**Requirement**
Your task is to copy the stretch of lines in the records below that begins with the line containing "logic [CNT_W-1:0] cnt [NREG];" and ends with the line containing "for (int unsigned r = 0; r < NREG; r++) begin", exactly as written, with nothing added.

+-------+

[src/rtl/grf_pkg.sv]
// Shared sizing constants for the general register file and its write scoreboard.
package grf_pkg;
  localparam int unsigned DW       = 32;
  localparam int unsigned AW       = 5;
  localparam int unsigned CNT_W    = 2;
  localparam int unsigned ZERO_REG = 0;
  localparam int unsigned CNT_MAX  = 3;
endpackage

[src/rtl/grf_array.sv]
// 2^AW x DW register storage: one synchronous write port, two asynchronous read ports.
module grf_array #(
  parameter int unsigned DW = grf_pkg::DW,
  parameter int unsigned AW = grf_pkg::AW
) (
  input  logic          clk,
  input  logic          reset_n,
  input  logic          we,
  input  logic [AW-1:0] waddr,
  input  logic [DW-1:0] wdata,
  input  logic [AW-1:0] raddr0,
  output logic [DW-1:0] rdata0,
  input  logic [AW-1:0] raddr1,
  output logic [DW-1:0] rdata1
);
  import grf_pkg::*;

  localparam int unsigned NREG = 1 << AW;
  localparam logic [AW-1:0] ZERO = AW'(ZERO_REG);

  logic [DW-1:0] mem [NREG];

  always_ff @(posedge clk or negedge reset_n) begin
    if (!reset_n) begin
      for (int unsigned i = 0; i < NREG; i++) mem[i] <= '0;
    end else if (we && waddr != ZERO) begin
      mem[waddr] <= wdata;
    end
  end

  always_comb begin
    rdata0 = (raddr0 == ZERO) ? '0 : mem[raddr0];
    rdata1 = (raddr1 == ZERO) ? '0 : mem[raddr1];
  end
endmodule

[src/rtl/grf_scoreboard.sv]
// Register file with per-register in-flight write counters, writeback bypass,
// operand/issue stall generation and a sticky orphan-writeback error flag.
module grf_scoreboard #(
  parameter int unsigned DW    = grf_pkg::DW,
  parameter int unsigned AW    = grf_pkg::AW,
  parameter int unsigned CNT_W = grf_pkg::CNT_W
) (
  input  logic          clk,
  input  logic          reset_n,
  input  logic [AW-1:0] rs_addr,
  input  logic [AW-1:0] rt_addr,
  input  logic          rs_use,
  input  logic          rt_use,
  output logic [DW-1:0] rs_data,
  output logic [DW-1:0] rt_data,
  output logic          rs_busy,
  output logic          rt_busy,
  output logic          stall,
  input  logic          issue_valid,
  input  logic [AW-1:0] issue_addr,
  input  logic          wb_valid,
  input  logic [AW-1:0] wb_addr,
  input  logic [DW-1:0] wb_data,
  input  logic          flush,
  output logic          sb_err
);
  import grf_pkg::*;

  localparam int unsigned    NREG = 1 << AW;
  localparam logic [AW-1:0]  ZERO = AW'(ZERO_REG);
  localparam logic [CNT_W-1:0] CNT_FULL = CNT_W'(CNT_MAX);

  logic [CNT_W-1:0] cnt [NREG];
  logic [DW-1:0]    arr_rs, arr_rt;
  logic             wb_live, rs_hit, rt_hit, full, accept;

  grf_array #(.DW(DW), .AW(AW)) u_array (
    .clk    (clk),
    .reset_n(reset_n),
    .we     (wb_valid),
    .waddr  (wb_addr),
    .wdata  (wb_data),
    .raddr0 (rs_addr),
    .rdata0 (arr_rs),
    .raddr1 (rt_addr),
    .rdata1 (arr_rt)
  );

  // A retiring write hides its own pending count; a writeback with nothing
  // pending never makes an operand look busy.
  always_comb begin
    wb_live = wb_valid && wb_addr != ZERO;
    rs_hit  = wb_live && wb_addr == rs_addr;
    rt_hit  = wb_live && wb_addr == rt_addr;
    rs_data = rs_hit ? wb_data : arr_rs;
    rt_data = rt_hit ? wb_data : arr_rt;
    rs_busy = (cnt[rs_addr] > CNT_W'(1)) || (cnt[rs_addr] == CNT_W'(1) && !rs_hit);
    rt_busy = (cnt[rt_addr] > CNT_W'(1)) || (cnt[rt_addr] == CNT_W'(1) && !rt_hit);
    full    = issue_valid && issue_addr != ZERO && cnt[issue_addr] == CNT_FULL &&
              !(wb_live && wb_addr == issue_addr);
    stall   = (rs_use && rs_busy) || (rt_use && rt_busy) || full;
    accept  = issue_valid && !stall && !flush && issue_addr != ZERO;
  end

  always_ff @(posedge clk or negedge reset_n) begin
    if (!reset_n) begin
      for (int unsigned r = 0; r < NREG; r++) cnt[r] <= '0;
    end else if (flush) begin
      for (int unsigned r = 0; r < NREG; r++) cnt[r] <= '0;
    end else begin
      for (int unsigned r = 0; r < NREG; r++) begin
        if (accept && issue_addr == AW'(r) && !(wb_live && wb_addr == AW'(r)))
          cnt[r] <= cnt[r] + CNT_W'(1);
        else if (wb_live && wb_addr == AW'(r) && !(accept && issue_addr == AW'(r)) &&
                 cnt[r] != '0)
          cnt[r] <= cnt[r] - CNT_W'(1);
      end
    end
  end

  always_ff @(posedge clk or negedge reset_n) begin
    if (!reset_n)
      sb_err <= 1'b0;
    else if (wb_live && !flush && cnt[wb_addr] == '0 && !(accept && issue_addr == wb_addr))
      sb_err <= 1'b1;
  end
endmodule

+-------+

**Exercise answer**
  logic [CNT_W-1:0] cnt [NREG];
  logic [DW-1:0]    arr_rs, arr_rt;
  logic             wb_live, rs_hit, rt_hit, full, accept;

  grf_array #(.DW(DW), .AW(AW)) u_array (
    .clk    (clk),
    .reset_n(reset_n),
    .we     (wb_valid),
    .waddr  (wb_addr),
    .wdata  (wb_data),
    .raddr0 (rs_addr),
    .rdata0 (arr_rs),
    .raddr1 (rt_addr),
    .rdata1 (arr_rt)
  );

  // A retiring write hides its own pending count; a writeback with nothing
  // pending never makes an operand look busy.
  always_comb begin
    wb_live = wb_valid && wb_addr != ZERO;
    rs_hit  = wb_live && wb_addr == rs_addr;
    rt_hit  = wb_live && wb_addr == rt_addr;
    rs_data = rs_hit ? wb_data : arr_rs;
    rt_data = rt_hit ? wb_data : arr_rt;
    rs_busy = (cnt[rs_addr] > CNT_W'(1)) || (cnt[rs_addr] == CNT_W'(1) && !rs_hit);
    rt_busy = (cnt[rt_addr] > CNT_W'(1)) || (cnt[rt_addr] == CNT_W'(1) && !rt_hit);
    full    = issue_valid && issue_addr != ZERO && cnt[issue_addr] == CNT_FULL &&
              !(wb_live && wb_addr == issue_addr);
    stall   = (rs_use && rs_busy) || (rt_use && rt_busy) || full;
    accept  = issue_valid && !stall && !flush && issue_addr != ZERO;
  end

  always_ff @(posedge clk or negedge reset_n) begin
    if (!reset_n) begin
      for (int unsigned r = 0; r < NREG; r++) cnt[r] <= '0;
    end else if (flush) begin
      for (int unsigned r = 0; r < NREG; r++) cnt[r] <= '0;
    end else begin
      for (int unsigned r = 0; r < NREG; r++) begin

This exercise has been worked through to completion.